The time-sequential change in immune-related gene expression of the glioblastoma cell line after irradiation was evaluated to speculate the effect of combined immunotherapy with radiotherapy. The same study was also performed using the A549 lung cancer cell line to compare the results. The human glioblastoma cell line, U373 MG (Uppsala), with inactive mutant p53, was used in this study. Cells were cultured in RPMI1640 media (Welgene), supplemented with 10% fetal bovine serum and 1% gentamicin, at 37 degrees Celsius in water saturated with 5% CO2. Ionizing irradiation (6 Gy) was delivered to the cell line (cell number, 5x10^5/100 mm dish) using 6 MV X-ray at 400 MU/min rate via a linear accelerator (Clinac 2100 C or Clinac 21EX, Varian Medical Systems).
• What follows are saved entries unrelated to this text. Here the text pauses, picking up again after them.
From an optimization exercise on the open Yosys and OpenROAD flow, aimed at small area and a short achievable clock period; shortcuts taken in it are not production practice. Function was checked by simulation only, so behaviour that the tests miss may differ from the original. No driver is modelled on the clock port, so clocking that relies on it looks cheaper here than on a real chip. Power figures rest on the tool's default switching activity, not on a simulated workload.

==> inputs of run X <==
Design data_mem_responder, start of the top module:
module data_mem_responder #(
    parameter int BITS       = 16,
    parameter int DEPTH_LOG2 = 8,
    parameter int WAIT       = 2
) (
    input  logic            clk,
    input  logic            rst,
    input  logic            req,
    input  logic            we,
    input  logic [15:0]     addr,
    input  logic [BITS-1:0] wdata,
    output logic [BITS-1:0] rdata,
    output logic            ack,
    output logic            busy,
    output logic            err
);
Settings: LEC_CHECK=0, CAP_MARGIN=20, CORE_MARGIN=2, CORE_UTILIZATION=67, CTS_CLUSTER_DIAMETER=100, CTS_CLUSTER_SIZE=25, PLACE_DENSITY=0.72, SETUP_SLACK_MARGIN=2.15, SLEW_MARGIN=20; clock period 4.5 ns.
run.sh (not shown) runs the stock make flow with config.mk's settings and CLKGATE_MAP_FILE= SYNTH_SCRIPT=/design/flow/synth_recipe.tcl, a recipe that flattens the netlist after the stock synthesis.
==> run P: changes against run X <==
--- a/flow/design.v
+++ b/flow/design.v
@@ -486,27 +486,24 @@
         w_tap = w_tap | ({BITS{r_rs[90]}} & ~m15_0);
         w_tap = w_tap | ({BITS{r_rs[91]}} & ~m15_3);
         w_tap = w_tap | ({BITS{r_rs[92]}} & m15_6);
         w_tap = w_tap | ({BITS{r_rs[93]}} & ~m15_9);
         w_tap = w_tap | ({BITS{r_rs[94]}} & m15_12);
         w_tap = w_tap | ({BITS{r_rs[95]}} & m15_14);
     end
-    logic [BITS-1:0] r_hold, r_rdata;
+    logic [BITS-1:0] r_hold, r_rdata, w_hkeep, w_rkeep;
     logic            r_hstale;
+    assign w_hkeep = {BITS{~r_rat}} & r_hold;
     always_ff @(posedge clk) begin
-        if (r_rat) begin
-            r_hold   <= w_tap;
-            r_hstale <= r_pv & r_same;
-        end
+        r_hold <= w_tap | w_hkeep;
+        if (r_rat) r_hstale <= r_pv & r_same;
     end
+    assign w_rkeep = r_ld3 ? ({BITS{~r_rat}} & (r_hstale ? r_pdata : r_hold)) : r_rdata;
     always_ff @(posedge clk) begin
-        if (rst) begin
-            r_rdata <= '0;
-        end else if (r_ld3) begin
-            r_rdata <= r_rat ? w_tap : (r_hstale ? r_pdata : r_hold);
-        end
+        if (rst) r_rdata <= '0;
+        else     r_rdata <= ({BITS{r_ld3}} & w_tap) | w_rkeep;
     end
     assign rdata = r_rdata;
     assign ack   = r_ack;
     assign busy  = r_busy;
     assign err   = r_err;
 endmodule
- CORE_UTILIZATION: 67 -> 60
- PLACE_DENSITY: 0.72 -> 0.65
- SETUP_SLACK_MARGIN: 2.15 -> 1.95
==> run G: changes against run X <==
--- a/flow/design.v
+++ b/flow/design.v
@@ -486,27 +486,24 @@
         w_tap = w_tap | ({BITS{r_rs[90]}} & ~m15_0);
         w_tap = w_tap | ({BITS{r_rs[91]}} & ~m15_3);
         w_tap = w_tap | ({BITS{r_rs[92]}} & m15_6);
         w_tap = w_tap | ({BITS{r_rs[93]}} & ~m15_9);
         w_tap = w_tap | ({BITS{r_rs[94]}} & m15_12);
         w_tap = w_tap | ({BITS{r_rs[95]}} & m15_14);
     end
-    logic [BITS-1:0] r_hold, r_rdata;
+    logic [BITS-1:0] r_hold, r_rdata, w_hkeep, w_rkeep;
     logic            r_hstale;
+    assign w_hkeep = {BITS{~r_rat}} & r_hold;
     always_ff @(posedge clk) begin
-        if (r_rat) begin
-            r_hold   <= w_tap;
-            r_hstale <= r_pv & r_same;
-        end
+        r_hold <= w_tap | w_hkeep;
+        if (r_rat) r_hstale <= r_pv & r_same;
     end
+    assign w_rkeep = r_ld3 ? ({BITS{~r_rat}} & (r_hstale ? r_pdata : r_hold)) : r_rdata;
     always_ff @(posedge clk) begin
-        if (rst) begin
-            r_rdata <= '0;
-        end else if (r_ld3) begin
-            r_rdata <= r_rat ? w_tap : (r_hstale ? r_pdata : r_hold);
-        end
+        if (rst) r_rdata <= '0;
+        else     r_rdata <= ({BITS{r_ld3}} & w_tap) | w_rkeep;
     end
     assign rdata = r_rdata;
     assign ack   = r_ack;
     assign busy  = r_busy;
     assign err   = r_err;
 endmodule
==> flow/flow/run.sh (new file) <==
#!/bin/bash
# Own flow: the standard layout (standard.sh), with one extra step after
# clock-tree synthesis (post_cts.tcl) that splits the clock root buffer into
# four quadrant roots driven by the clock port, and repairs the design and timing after it.  ORFS writes each tool's log
# under orfs/logs/; make's own output goes to standard.log here.
set -euo pipefail
W="$(pwd)"
bash standard.sh SKIP_CTS_REPAIR_TIMING=1 POST_CTS_TCL="$W/flow/post_cts.tcl" finish > "$W/standard.log" 2>&1
==> flow/flow/post_cts.tcl (new file) <==
# Split the clock root buffer into four: the clock port drives four copies
# of the root buffer, each driving the mid-level buffers of one quadrant, so
# no root buffer drives the whole next level.
set block [ord::get_db_block]
set root [$block findInst clkbuf_0_clk]
if {$root == "NULL"} {
  puts "post_cts: no clkbuf_0_clk, nothing done"
  return
}
set rootA [$root findITerm A]
set rootX [$root findITerm X]
set inNet [$rootA getNet]
set outNet [$rootX getNet]
set loads {}
foreach it [$outNet getITerms] {
  if {[$it getId] == [$rootX getId]} { continue }
  if {[$it isOutputSignal]} { continue }
  set inst [$it getInst]
  set loc [$inst getLocation]
  lappend loads [list $it [lindex $loc 0] [lindex $loc 1]]
}
set n [llength $loads]
puts "post_cts: root drives $n loads"
if {$n < 8} { return }
# two-way split by x, then each half by y
set byx [lsort -integer -index 1 $loads]
set half [expr {$n / 2}]
set groups {}
foreach part [list [lrange $byx 0 [expr {$half - 1}]] [lrange $byx $half end]] {
  set byy [lsort -integer -index 2 $part]
  set h [expr {[llength $byy] / 2}]
  lappend groups [lrange $byy 0 [expr {$h - 1}]] [lrange $byy $h end]
}
set master [$root getMaster]
set g 0
foreach grp $groups {
  set sx 0; set sy 0
  foreach l $grp { incr sx [lindex $l 1]; incr sy [lindex $l 2] }
  set cx [expr {$sx / [llength $grp]}]
  set cy [expr {$sy / [llength $grp]}]
  if {$g == 0} {
    set drv $root
  } else {
    set drv [odb::dbInst_create $block $master "clkbuf_0_clk_q$g"]
    set net [odb::dbNet_create $block "clknet_0_clk_q$g"]
    $net setSigType CLOCK
    [$drv findITerm A] connect $inNet
    [$drv findITerm X] connect $net
    foreach l $grp {
      set it [lindex $l 0]
      $it disconnect
      $it connect $net
    }
  }
  $drv setLocation $cx $cy
  $drv setPlacementStatus PLACED
  puts "post_cts: group $g: [llength $grp] loads, driver at $cx $cy"
  incr g
}
detailed_placement
estimate_parasitics -placement
report_clock_skew
# timing repair (setup and hold) after the split; the flow's own repair in
# cts.tcl is skipped (SKIP_CTS_REPAIR_TIMING=1 in run.sh)
repair_design_helper
repair_timing_helper
detailed_placement
check_placement -verbose
estimate_parasitics -placement
report_clock_skew
report_worst_slack -max
report_worst_slack -min
==> flow/standard.sh (new file) <==
#!/bin/bash
# synth_recipe.tcl (not shown) runs the flow's synth.tcl, then flattens the netlist and writes it again
# the make line also repeats each setting of config.mk as NAME=value (left out here)
make -C /OpenROAD-flow-scripts/flow DESIGN_CONFIG=/design/flow/config.mk WORK_HOME=/design/flow/orfs CLKGATE_MAP_FILE= SYNTH_SCRIPT=/design/flow/synth_recipe.tcl "${@:-finish}"
- CORE_UTILIZATION: 67 -> 60
- PLACE_DENSITY: 0.72 -> 0.65
- SETUP_SLACK_MARGIN: 2.15 -> 2.2
removed: flow/run.sh
==> run D: changes against run X <==
--- a/flow/design.v
+++ b/flow/design.v
@@ -486,27 +486,24 @@
         w_tap = w_tap | ({BITS{r_rs[90]}} & ~m15_0);
         w_tap = w_tap | ({BITS{r_rs[91]}} & ~m15_3);
         w_tap = w_tap | ({BITS{r_rs[92]}} & m15_6);
         w_tap = w_tap | ({BITS{r_rs[93]}} & ~m15_9);
         w_tap = w_tap | ({BITS{r_rs[94]}} & m15_12);
         w_tap = w_tap | ({BITS{r_rs[95]}} & m15_14);
     end
-    logic [BITS-1:0] r_hold, r_rdata;
+    logic [BITS-1:0] r_hold, r_rdata, w_hkeep, w_rkeep;
     logic            r_hstale;
+    assign w_hkeep = {BITS{~r_rat}} & r_hold;
     always_ff @(posedge clk) begin
-        if (r_rat) begin
-            r_hold   <= w_tap;
-            r_hstale <= r_pv & r_same;
-        end
+        r_hold <= w_tap | w_hkeep;
+        if (r_rat) r_hstale <= r_pv & r_same;
     end
+    assign w_rkeep = r_ld3 ? ({BITS{~r_rat}} & (r_hstale ? r_pdata : r_hold)) : r_rdata;
     always_ff @(posedge clk) begin
-        if (rst) begin
-            r_rdata <= '0;
-        end else if (r_ld3) begin
-            r_rdata <= r_rat ? w_tap : (r_hstale ? r_pdata : r_hold);
-        end
+        if (rst) r_rdata <= '0;
+        else     r_rdata <= ({BITS{r_ld3}} & w_tap) | w_rkeep;
     end
     assign rdata = r_rdata;
     assign ack   = r_ack;
     assign busy  = r_busy;
     assign err   = r_err;
 endmodule
- CORE_UTILIZATION: 67 -> 60
- PLACE_DENSITY: 0.72 -> 0.65
- SETUP_SLACK_MARGIN: 2.15 -> 2.4
==> notes <==
Flip-flop and latch count is the same in run G and run X. Run X ran to the end with no violations. Run P finished with timing, DRC and antenna clean. Run D passed the timing, DRC and antenna checks. Run G finished but failed the layout checks on antenna rules. The highest non-clock buffer count belongs to run X, the lowest to run P. In sequential power, run D and run G hardly differ. Global-route usage, lowest first: run G, run P, run D, run X.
For comparison with a wild type cell line, a cell line of human lung cancer, A549, was also cultured under the same conditions.RNA isolation and Next-Generation Sequencing (NGS) were performed on the U373 MG and A549 cell lines before irradiation (0 hours, control group), and 6, 24, and 48 hours (test groups) post-irradiation. The total RNA concentration was calculated using the Quant-IT RiboGreen (Invitrogen). Samples were run on TapeStation RNA ScreenTape (Agilent) to assess the integrity of the total RNA. Only high-quality RNA preparations (RNA integrity number > 7.0) were used for RNA library construction. Indexed libraries were then sequenced on the HiSeq2500 platform (Illumina) by Macrogen Incorporated.A library was prepared using 1 microgram of total RNA from each sample using the Illumina TruSeq mRNA Sample Prep kit (Illumina, Inc.). First, the poly (A)-containing mRNA molecules were purified using poly-T-attached magnetic beads. Then, themRNA was fragmented into small pieces with divalent cations at elevated temperatures. SuperScript II reverse transcriptase (Invitrogen) and random primers were used to copy the cleaved RNA fragments into the first-strand cDNA. Subsequently, second-strand cDNA synthesis using DNA polymerase I and RNase H were performed. These cDNA fragments then underwent an end repair process, the addition of a single "A" base, and the ligation of indexing adapters. The products were purified and enriched viaPCR to generate the final cDNA library. The libraries were quantified using qPCR, according to the qPCR Quantification Protocol Guide (KAPA Library Quantification Kits for Illumina sequencing platforms), and validated using TapeStation D1000 ScreenTape (Agilent Technologies).